(DATA SHOWN begins)
[src/rtl/udma_uart_rx_core.sv]
`default_nettype none
// ============================================================================
//  Module   : udma_uart_rx_core
//  Brief    : UART serial-to-parallel receiver with latched frame config,
//             mid-bit sampling and a valid/ready holding register.
//  Revision : 1.0 - initial release
// ============================================================================
module udma_uart_rx_core #(
    parameter int SYNC_STAGES = 2
) (
    input  logic        clk_i,
    input  logic        rstn_i,
    input  logic        rx_i,
    input  logic        cfg_en_i,
    input  logic [15:0] cfg_div_i,
    input  logic        cfg_parity_en_i,
    input  logic [1:0]  cfg_bits_i,
    input  logic        cfg_stop_bits_i,
    output logic [7:0]  rx_data_o,
    output logic        rx_valid_o,
    input  logic        rx_ready_i,
    output logic        err_parity_o,
    output logic        err_overflow_o,
    output logic        busy_o
);

    // A synchronizer shorter than two flops is never safe; clamp it.
    localparam int SYNC_W = (SYNC_STAGES < 2) ? 2 : SYNC_STAGES;

    typedef enum logic [2:0] {
        IDLE   = 3'd0,
        START  = 3'd1,
        DATA   = 3'd2,
        PARITY = 3'd3,
        STOP1  = 3'd4,
        STOP2  = 3'd5
    } state_e;

    logic [SYNC_W-1:0] sync_q;
    logic              prev_q;
    logic              rxs;

    state_e      state_q, state_d;
    logic [15:0] cnt_q, cnt_d;
    logic [15:0] div_q, div_d;
    logic [1:0]  bits_q, bits_d;
    logic        par_en_q, par_en_d;
    logic        stop2_q, stop2_d;
    logic [2:0]  bit_idx_q, bit_idx_d;
    logic [7:0]  shreg_q, shreg_d;
    logic        par_q, par_d;
    logic        perr_q, perr_d;
    logic [7:0]  data_q, data_d;
    logic        valid_q, valid_d;
    logic        err_par_q, err_par_d;
    logic        err_ovf_q, err_ovf_d;
    logic        busy_q, busy_d;

    logic        sample;
    logic        boundary;
    logic        last_bit;
    logic        complete;

    assign rxs      = sync_q[SYNC_W-1];
    assign sample   = (cnt_q == (div_q >> 1));
    assign boundary = (cnt_q == div_q);
    // Index of the last data bit is N-1 = 4 + cfg_bits.
    assign last_bit = (bit_idx_q == {1'b1, bits_q});

    // Metastability synchronizer for the rx pin plus previous-sample flop for edge detection.
    always_ff @(posedge clk_i or negedge rstn_i) begin
        if (!rstn_i) begin
            sync_q <= '1;
            prev_q <= 1'b1;
        end else begin
            sync_q <= {sync_q[SYNC_W-2:0], rx_i};
            prev_q <= rxs;
        end
    end

    // State, timing, shift and holding registers.
    always_ff @(posedge clk_i or negedge rstn_i) begin
        if (!rstn_i) begin
            state_q   <= IDLE;
            cnt_q     <= '0;
            div_q     <= '0;
            bits_q    <= '0;
            par_en_q  <= 1'b0;
            stop2_q   <= 1'b0;
            bit_idx_q <= '0;
            shreg_q   <= '0;
            par_q     <= 1'b0;
            perr_q    <= 1'b0;
            data_q    <= '0;
            valid_q   <= 1'b0;
            err_par_q <= 1'b0;
            err_ovf_q <= 1'b0;
            busy_q    <= 1'b0;
        end else begin
            state_q   <= state_d;
            cnt_q     <= cnt_d;
            div_q     <= div_d;
            bits_q    <= bits_d;
            par_en_q  <= par_en_d;
            stop2_q   <= stop2_d;
            bit_idx_q <= bit_idx_d;
            shreg_q   <= shreg_d;
            par_q     <= par_d;
            perr_q    <= perr_d;
            data_q    <= data_d;
            valid_q   <= valid_d;
            err_par_q <= err_par_d;
            err_ovf_q <= err_ovf_d;
            busy_q    <= busy_d;
        end
    end

    // Next-state: frame FSM, bit timing, then holding-register update on completion.
    always_comb begin
        state_d   = state_q;
        cnt_d     = boundary ? 16'd0 : cnt_q + 16'd1;
        div_d     = div_q;
        bits_d    = bits_q;
        par_en_d  = par_en_q;
        stop2_d   = stop2_q;
        bit_idx_d = bit_idx_q;
        shreg_d   = shreg_q;
        par_d     = par_q;
        perr_d    = perr_q;
        data_d    = data_q;
        valid_d   = valid_q;
        err_par_d = 1'b0;
        err_ovf_d = 1'b0;
        complete  = 1'b0;

        case (state_q)
            IDLE: begin
                cnt_d = 16'd0;
                if (cfg_en_i && prev_q && !rxs) begin
                    // The detection cycle counts as cycle 0 of the start bit.
                    div_d     = cfg_div_i;
                    bits_d    = cfg_bits_i;
                    par_en_d  = cfg_parity_en_i;
                    stop2_d   = cfg_stop_bits_i;
                    bit_idx_d = 3'd0;
                    shreg_d   = 8'd0;
                    par_d     = 1'b0;
                    perr_d    = 1'b0;
                    // With div=0 the start bit is fully consumed in the detection cycle.
                    cnt_d     = (cfg_div_i == 16'd0) ? 16'd0 : 16'd1;
                    state_d   = (cfg_div_i == 16'd0) ? DATA : START;
                end
            end
            START: begin
                if (sample && rxs) begin
                    state_d = IDLE;
                end else if (boundary) begin
                    state_d = DATA;
                end
            end
            DATA: begin
                if (sample) begin
                    shreg_d[bit_idx_q] = rxs;
                    par_d              = par_q ^ rxs;
                end
                if (boundary) begin
                    if (last_bit) begin
                        state_d = par_en_q ? PARITY : STOP1;
                    end else begin
                        bit_idx_d = bit_idx_q + 3'd1;
                    end
                end
            end
            PARITY: begin
                if (sample) begin
                    perr_d = par_q ^ rxs;
                end
                if (boundary) begin
                    state_d = STOP1;
                end
            end
            STOP1: begin
                if (sample && !rxs) begin
                    state_d = IDLE;
                end else if (sample && !stop2_q) begin
                    complete = 1'b1;
                    state_d  = IDLE;
                end else if (boundary && stop2_q) begin
                    state_d = STOP2;
                end
            end
            STOP2: begin
                if (sample) begin
                    complete = rxs;
                    state_d  = IDLE;
                end
            end
            default: state_d = IDLE;
        endcase

        // Disabling the receiver aborts any partial frame silently.
        if (!cfg_en_i && (state_q != IDLE)) begin
            state_d  = IDLE;
            complete = 1'b0;
        end

        if (complete) begin
            if (!valid_q || rx_ready_i) begin
                data_d  = shreg_q;
                valid_d = 1'b1;
            end else begin
                err_ovf_d = 1'b1;
            end
            err_par_d = perr_q;
        end else if (valid_q && rx_ready_i) begin
            valid_d = 1'b0;
        end

        busy_d = (state_d != IDLE);
    end

    assign rx_data_o      = data_q;
    assign rx_valid_o     = valid_q;
    assign err_parity_o   = err_par_q;
    assign err_overflow_o = err_ovf_q;
    assign busy_o         = busy_q;

endmodule
`default_nettype wire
(DATA SHOWN ends)
→ WHAT TO PRODUCE
Return the lines of the records that include the string "assign".

→ RESPONSE
    assign rxs      = sync_q[SYNC_W-1];
    assign sample   = (cnt_q == (div_q >> 1));
    assign boundary = (cnt_q == div_q);
    assign last_bit = (bit_idx_q == {1'b1, bits_q});
    assign rx_data_o      = data_q;
    assign rx_valid_o     = valid_q;
    assign err_parity_o   = err_par_q;
    assign err_overflow_o = err_ovf_q;
    assign busy_o         = busy_q;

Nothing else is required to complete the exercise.